This invention pertains to the field of liquid crystal display (LCD) devices, such as liquid crystal on silicon (LCOS) devices, and more particularly to light shielding in such devices.
Reflective LCD devices are well known. Examples of such devices, and in particular active matrix devices, are shown in U.S. Pat. Nos. 6,023,309 and 6,052,165. With reference to the following description, familiarity with conventional features of such devices will be assumed, so that only features bearing on the present invention will be described.
FIG. 1 shows a portion of typical prior-art reflective LCD device 100. The reflective LCD device 100 may generally be divided into a pixel region 100a (active region) and a peripheral region 100b. The pixel region 100a includes an array of pixel elements and the peripheral region 100b includes driver circuits 105 for supplying driving signals to each of the pixel elements.
The LCD device 100 comprises, in relevant part, a silicon substrate 110, an insulating layer 112, a liquid crystal layer 114, a transparent electrode 116, such as indium-tin-oxide (ITO), and a glass layer 118. A reflective mirror (pixel) metal layer 120 is provided beneath the liquid crystal layer 114 on the insulating layer 112. The mirror metal layer 120 includes a plurality of individual reflective pixel electrodes 120a in the pixel region 100a, with light transmissive regions 122 being located between the pixel electrodes 120a. 
Also provided in the insulating layer 112 and between the mirror metal layer 120 and the substrate 110 are at least three metal layers 124, 128 and 130. In the pixel region 100a, the metal layers 128 and 130 form mutually-orthogonal row and column lines, which may be connected to gate and source electrodes of MOS transistors (not shown in FIG. 1) for pixel elements fabricated in the underlying substrate 110. In the peripheral region 100b, the metal layers 128 and 130 form signal routing lines used for routing various signals of the driver circuits 105. Also, metal plugs or vias 132 are provided for connecting various portions of first, second, third and fourth metal layers 120, 124, 128, 130 with each other.
In addition, the metal layer 124 is provided to prevent light entering the device, such as through the transmissive regions 122 between the pixel electrodes 120a, from reaching the substrate 110 where it might induce leakage currents or otherwise interfere with proper device operation. Note that while portions of metal layers 128 or 130 may incidentally block a small portion of light entering the device, the structure of FIG. 1 requires a separate metal layer 124 to be dedicated to provide the required degree of light blocking in the peripheral region 100b. This is due to the fact that light trapped between the two metal layers 120 and 124 can propagate over long distances due to multiple reflections between the layers.

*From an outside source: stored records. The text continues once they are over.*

$ cat src/rtl/trap_ctrl_if.sv
// trap_ctrl_if: bundle between the commit stage / CSR file and trap_ctrl.
//   master : core side, drives commit/exception/interrupt/CSR-state inputs,
//            receives take/busy, CSR write-back and redirect outputs.
//   slave  : trap_ctrl side (mirror of master).
interface trap_ctrl_if;
    // commit / event inputs
    logic        commit_valid;
    logic [63:0] commit_pc;
    logic        exc_valid;
    logic [5:0]  exc_code;
    logic [63:0] exc_tval;
    logic        is_mret;
    logic        mem_busy;
    // interrupt lines and CSR state
    logic        irq_meip;
    logic        irq_msip;
    logic        irq_mtip;
    logic [63:0] mie;
    logic        mstatus_mie;
    logic [63:0] mtvec;
    logic [63:0] mepc_in;
    // controller outputs
    logic        take;
    logic        busy;
    logic        csr_we;
    logic [63:0] csr_mepc;
    logic [63:0] csr_mcause;
    logic [63:0] csr_mtval;
    logic [1:0]  mstatus_op;
    logic        flush;
    logic        redirect_valid;
    logic [63:0] redirect_pc;

    modport master (
        output commit_valid, commit_pc, exc_valid, exc_code, exc_tval, is_mret, mem_busy,
               irq_meip, irq_msip, irq_mtip, mie, mstatus_mie, mtvec, mepc_in,
        input  take, busy, csr_we, csr_mepc, csr_mcause, csr_mtval, mstatus_op,
               flush, redirect_valid, redirect_pc
    );

    modport slave (
        input  commit_valid, commit_pc, exc_valid, exc_code, exc_tval, is_mret, mem_busy,
               irq_meip, irq_msip, irq_mtip, mie, mstatus_mie, mtvec, mepc_in,
        output take, busy, csr_we, csr_mepc, csr_mcause, csr_mtval, mstatus_op,
               flush, redirect_valid, redirect_pc
    );
endinterface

While this prior-art solution is satisfactory for blocking light from reaching the substrate 110 in the peripheral region 100b, it requires the additional dedicated metal layer 124 in the peripheral region 100b. However, the area required for the driver circuits 105 could be reduced if the metal layer 124 could also be used for routing driver circuitry signals in the peripheral region 100b, instead of being dedicated only to light blocking.
Accordingly, it would be desirable to accomplish the light-blocking function of the dedicated metal layer in the peripheral region of the prior art devices without using a separate dedicated metal layer in this region. Other and further objects and advantages will appear hereinafter.

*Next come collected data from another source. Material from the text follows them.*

`src/rtl/patgen_pkg.sv`:
```
// Shared types and constants for the serial pattern generator.
package patgen_pkg;

  typedef enum logic [1:0] {
    IDLE  = 2'd0,
    SHIFT = 2'd1,
    GAP   = 2'd2,
    DONE  = 2'd3
  } state_e;

  localparam logic [3:0] PATGEN_DEFAULT_PAT = 4'b1101;

endpackage

```
`src/rtl/seq_pattern_gen_if.sv`:
```
// Start/pattern request and serial output bundle for seq_pattern_gen.
interface seq_pattern_gen_if #(
  parameter int PAT_W = 4,
  parameter int CNT_W = 4
);
  logic [PAT_W-1:0] pat_in;
  logic [CNT_W-1:0] rep_in;
  logic [CNT_W-1:0] gap_in;
  logic             start_valid;
  logic             start_ready;
  logic             abort;
  logic             x_out;
  logic             bit_valid;
  logic             frame_start;
  logic             done;
  logic             busy;

  modport master (
    output pat_in, rep_in, gap_in, start_valid, abort,
    input  start_ready, x_out, bit_valid, frame_start, done, busy
  );

  modport slave (
    input  pat_in, rep_in, gap_in, start_valid, abort,
    output start_ready, x_out, bit_valid, frame_start, done, busy
  );
endinterface

```
`src/rtl/patgen_shifter.sv`:
```
// Pattern latch, MSB-first shift register and in-frame bit counter.
// PATGEN_PARITY_EN appends an even-parity bit after the LSB of every frame.
module patgen_shifter #(
  parameter int PAT_W = 4
) (
  input  logic             clk,
  input  logic             rst_n,
  input  logic             load_i,
  input  logic [PAT_W-1:0] pat_i,
  input  logic             restart_i,
  input  logic             shift_i,
  output logic             bit_o,
  output logic             first_o,
  output logic             last_o
);
`ifdef PATGEN_PARITY_EN
  localparam int FRAME_LEN = PAT_W + 1;
`else
  localparam int FRAME_LEN = PAT_W;
`endif
  localparam int CW = $clog2(FRAME_LEN);

  logic [PAT_W-1:0] pat_q, pat_d;
  logic [PAT_W-1:0] sh_q, sh_d;
  logic [CW-1:0]    cnt_q, cnt_d;

  // pat_q keeps the original pattern so later repetitions can reload sh_q
  always_comb begin
    pat_d = pat_q;
    sh_d  = sh_q;
    cnt_d = cnt_q;
    if (load_i) begin
      pat_d = pat_i;
      sh_d  = pat_i;
      cnt_d = '0;
    end else if (restart_i) begin
      sh_d  = pat_q;
      cnt_d = '0;
    end else if (shift_i) begin
      sh_d  = {sh_q[PAT_W-2:0], 1'b0};
      cnt_d = cnt_q + 1'b1;
    end
  end

  always_ff @(posedge clk or negedge rst_n) begin
    if (!rst_n) begin
      pat_q <= '0;
      sh_q  <= '0;
      cnt_q <= '0;
    end else begin
      pat_q <= pat_d;
      sh_q  <= sh_d;
      cnt_q <= cnt_d;
    end
  end

`ifdef PATGEN_PARITY_EN
  assign bit_o = (cnt_q == CW'(PAT_W)) ? ^pat_q : sh_q[PAT_W-1];
`else
  assign bit_o = sh_q[PAT_W-1];
`endif
  assign first_o = (cnt_q == '0);
  assign last_o  = (cnt_q == CW'(FRAME_LEN - 1));

endmodule

```
`src/rtl/seq_pattern_gen.sv`:
```
// Repeating serial pattern generator: Moore FSM plus repeat/gap counters.
// Optional PATGEN_PARITY_EN (handled in patgen_shifter) adds a parity bit per frame.
module seq_pattern_gen
  import patgen_pkg::*;
#(
  parameter int PAT_W = 4,
  parameter int CNT_W = 4
) (
  input logic              clk,
  input logic              rst_n,
  seq_pattern_gen_if.slave bus_if
);

  state_e           state_q, state_d;
  logic [CNT_W-1:0] rep_q, rep_d;
  logic [CNT_W-1:0] gap_q, gap_d;
  logic [CNT_W-1:0] gcnt_q, gcnt_d;

  logic accept;
  logic sh_restart, sh_shift;
  logic sh_bit, sh_first, sh_last;

  assign accept = bus_if.start_valid && (state_q == IDLE) && !bus_if.abort;

  patgen_shifter #(
    .PAT_W(PAT_W)
  ) u_shifter (
    .clk      (clk),
    .rst_n    (rst_n),
    .load_i   (accept),
    .pat_i    (bus_if.pat_in),
    .restart_i(sh_restart),
    .shift_i  (sh_shift),
    .bit_o    (sh_bit),
    .first_o  (sh_first),
    .last_o   (sh_last)
  );

  always_ff @(posedge clk or negedge rst_n) begin
    if (!rst_n) begin
      state_q <= IDLE;
      rep_q   <= '0;
      gap_q   <= '0;
      gcnt_q  <= '0;
    end else begin
      state_q <= state_d;
      rep_q   <= rep_d;
      gap_q   <= gap_d;
      gcnt_q  <= gcnt_d;
    end
  end

  // rep_q counts frames still to send including the current one; the shifter
  // is reloaded on the last bit so a zero gap needs no bubble
  always_comb begin
    state_d    = state_q;
    rep_d      = rep_q;
    gap_d      = gap_q;
    gcnt_d     = gcnt_q;
    sh_restart = 1'b0;
    sh_shift   = 1'b0;
    unique case (state_q)
      IDLE: begin
        if (accept) begin
          state_d = SHIFT;
          rep_d   = (bus_if.rep_in == '0) ? CNT_W'(1) : bus_if.rep_in;
          gap_d   = bus_if.gap_in;
        end
      end
      SHIFT: begin
        if (bus_if.abort) begin
          state_d = IDLE;
        end else if (sh_last) begin
          if (rep_q == CNT_W'(1)) begin
            state_d = DONE;
          end else begin
            rep_d      = rep_q - 1'b1;
            sh_restart = 1'b1;
            if (gap_q != '0) begin
              state_d = GAP;
              gcnt_d  = gap_q;
            end
          end
        end else begin
          sh_shift = 1'b1;
        end
      end
      GAP: begin
        if (bus_if.abort) begin
          state_d = IDLE;
        end else if (gcnt_q == CNT_W'(1)) begin
          state_d = SHIFT;
        end else begin
          gcnt_d = gcnt_q - 1'b1;
        end
      end
      DONE: state_d = IDLE;
      default: state_d = IDLE;
    endcase
  end

  always_comb begin
    bus_if.x_out       = (state_q == SHIFT) && sh_bit;
    bus_if.bit_valid   = (state_q == SHIFT);
    bus_if.frame_start = (state_q == SHIFT) && sh_first;
    bus_if.done        = (state_q == DONE);
    bus_if.busy        = (state_q != IDLE);
    bus_if.start_ready = (state_q == IDLE);
  end

endmodule
```
`src/flat_wrapper.sv`:
```
// flat-port wrapper written by rule: the top's interface ports become plain ports
module seq_pattern_gen_flat import patgen_pkg::*;
#(
  parameter int PAT_W = 4,
  parameter int CNT_W = 4
)
  (clk, rst_n, bus_if_pat_in, bus_if_rep_in, bus_if_gap_in, bus_if_start_valid, bus_if_abort, bus_if_start_ready, bus_if_x_out, bus_if_bit_valid, bus_if_frame_start, bus_if_done, bus_if_busy);
  seq_pattern_gen_if #(.PAT_W(PAT_W), .CNT_W(CNT_W)) bus_if_i ();
  input logic clk;
  input logic rst_n;
  input wire logic [$bits(bus_if_i.pat_in)-1:0] bus_if_pat_in;
  input wire logic [$bits(bus_if_i.rep_in)-1:0] bus_if_rep_in;
  input wire logic [$bits(bus_if_i.gap_in)-1:0] bus_if_gap_in;
  input wire logic [$bits(bus_if_i.start_valid)-1:0] bus_if_start_valid;
  input wire logic [$bits(bus_if_i.abort)-1:0] bus_if_abort;
  output wire logic [$bits(bus_if_i.start_ready)-1:0] bus_if_start_ready;
  output wire logic [$bits(bus_if_i.x_out)-1:0] bus_if_x_out;
  output wire logic [$bits(bus_if_i.bit_valid)-1:0] bus_if_bit_valid;
  output wire logic [$bits(bus_if_i.frame_start)-1:0] bus_if_frame_start;
  output wire logic [$bits(bus_if_i.done)-1:0] bus_if_done;
  output wire logic [$bits(bus_if_i.busy)-1:0] bus_if_busy;
  assign bus_if_i.pat_in = bus_if_pat_in;
  assign bus_if_i.rep_in = bus_if_rep_in;
  assign bus_if_i.gap_in = bus_if_gap_in;
  assign bus_if_i.start_valid = bus_if_start_valid;
  assign bus_if_i.abort = bus_if_abort;
  assign bus_if_start_ready = bus_if_i.start_ready;
  assign bus_if_x_out = bus_if_i.x_out;
  assign bus_if_bit_valid = bus_if_i.bit_valid;
  assign bus_if_frame_start = bus_if_i.frame_start;
  assign bus_if_done = bus_if_i.done;
  assign bus_if_busy = bus_if_i.busy;
  seq_pattern_gen #(.PAT_W(PAT_W), .CNT_W(CNT_W)) u_core (.clk(clk), .rst_n(rst_n), .bus_if(bus_if_i));
endmodule
```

Therefore, in one aspect, the invention provides a liquid crystal display (LCD) which blocks light in the peripheral driver circuit region of the device without providing a dedicated metal layer in this region for this purpose.
Accordingly, an LCD device is provided having a pixel region and a peripheral region adjacent to the pixel region, comprising a substrate, a first metal layer above the substrate including an array of pixel electrodes in the pixel region and a peripheral portion in the peripheral region, a second metal layer beneath the array of pixel electrodes, and a wall disposed between the second and first metal layers along an edge of the pixel region and extending upward to the peripheral portion of the first metal layer.